20. Bildungsbürger reicht nicht

Bei lyrikkritik.de (Rubrik Rezensionen) bespricht Dirk Uwe Hansen Bertram Reineckes “Sleutel voor de hoogduitsche Spraakkunst” (via roughbooks), Auszug:

Als Bertram Reinecke vor wenigen Monaten den Schlusszyklus des Bandes „Weg über die Fußgängerbrücke bei Nacht“ in Greifswald vortrug, ertappte ich mich dabei, wie ich bei dem Vers „Auf steigt der Strahl und fallend gießt“ in die Runde schaute und befürchtete, unseren C.F. Meyer milde abgenickt werden zu sehen. Denn wie das Cento die Gefahr mit sich bringt, den Dichter zum cleveren Kombinierer zu degradieren, so kann es auch den Zuhörer/Leser zum besserwisserischen Bildungsbürger machen, der seine Klassiker gediegen gebunden auf den Regalen in seinem holzgetäfelten Schädel zur Verfügung stehen hat. Dass ich durch das Lesen von Centos in ein solches Monster verwandelt werden könnte, war meine größte Angst, und all denen, die diese Angst teilen, sei die Lektüre des Sleutels ganz besonders empfohlen. Nirgendwo findet hier ein Abnicken von Klassikern statt; zu vielfältig sind die Quellen, zu groß Reineckes Konsequenz im Vermeiden von Kunststückchen. Man betrachte nur „Es hört auf hell zu sein“ (12) oder „Die Liebenden sind blaß und zart wie Schaum“/„Des Wassers Klarheit wird ihnen entstreben“ (30/31) und die dazugehörigen Anmerkungen. Ein normales Bildungsbürgerrepertoire reicht hier nicht aus, um die Montage der Gedichte nachzuvollziehen, und so verweist Reinecke den Leser nicht nur auf die eigene Bibliothek (das auch (81): er „lese Luther nach!“), sondern gleich auf digitalisierte Quellen (79). Manches Mal mag die Quelle sich auch dem Zugriff entziehen. „Weiter nichts als eine schnarrende Murki (Fragment)“ (18) ist ein solcher Fall, in dem der Leser lieber die eigene Vorstellung bemüht, als die einzelnen Quellen zu recherchieren. Dass es sich bei diesen Quellen um „verschiedene Listen“ handelt, erfährt man aus den Anmerkungen (79), und der Zusammenstoß der Textsorten Fragment und Liste hat Witz, ohne witzig zu sein.
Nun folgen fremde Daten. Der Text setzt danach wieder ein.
[config.mk]
export PLATFORM = sky130hd
export DESIGN_NAME = silencer_divider_guard_top
export DESIGN_NICKNAME = d
export VERILOG_FILES = /design/src/hw/rtl/sdg_pkg.sv /design/src/hw/rtl/sdg_ctrl.sv /design/src/hw/rtl/sdg_dp.sv /design/src/hw/rtl/silencer_divider_guard_top.sv
export SDC_FILE = /design/constraint.sdc
export NUM_CORES = 1
export LEC_CHECK = 0
export BUFFER_PORTS_ARGS = -buffer_cell sky130_fd_sc_hd__buf_2
export CORE_MARGIN = 2
export CORE_UTILIZATION = 40
export CTS_BUF_LIST = sky130_fd_sc_hd__clkbuf_8
export DETAILED_ROUTE_END_ITERATION = 12
export SLEW_MARGIN = 25
export SYNTH_ARGS = -nofsm -noshare
export SYNTH_HDL_FRONTEND = slang
export SYNTH_HIERARCHICAL = 1
export SYNTH_SLANG_ARGS = --single-unit
[constraint.sdc]
create_clock -name clk -period 10.15 [get_ports clk]
set_input_delay 0.5075 -clock clk [delete_from_list [all_inputs] [get_ports clk]]
set_output_delay 0.5075 -clock clk [all_outputs]
set_load 0.01 [all_outputs]
<file path="src/sv/bmm_ram.sv">
// Single-port-write, single-port-read memory with registered read data.
`timescale 1ns / 1ps
module bmm_ram #(
  parameter int DEPTH = 64,
  parameter int WIDTH = 8
) (
  input  logic                     clk,
  input  logic                     we,
  input  logic [$clog2(DEPTH)-1:0] waddr,
  input  logic [WIDTH-1:0]         wdata,
  input  logic                     re,
  input  logic [$clog2(DEPTH)-1:0] raddr,
  output logic [WIDTH-1:0]         rdata
);
  logic [WIDTH-1:0] mem [DEPTH];

  always_ff @(posedge clk) begin
    if (we) begin
      mem[waddr] <= wdata;
    end
    if (re) begin
      rdata <= mem[raddr];
    end
  end
endmodule

</file>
Sieht man dem Fragment von der schnarrenden Murki schnell an, dass es aus verschiedenen Komponenten zusammengesetzt ist, wirken andere Gedichte mehr „wie aus einem Guss“, so die Zusammenstellung aus Formulierungen der Paulusbriefe (20), die eine geschlossene Oberfläche vorgaukelt und daraus ihre Wirkung zieht, oder die Sonette aus Danteversen. „Für Archäologen“ (28) ist ein Gedicht, das schon in Reineckes Band „Engel oder Pixel“ (Schock Edition, Berlin 2012) zu lesen war, dort aber ohne Angaben zur Montagetechnik. Im Sleutel erweist es sich dann als Montage aus Sätzen aus S. Trojans „Um uns arm zu machen“. In beiden Fällen funktioniert es gut.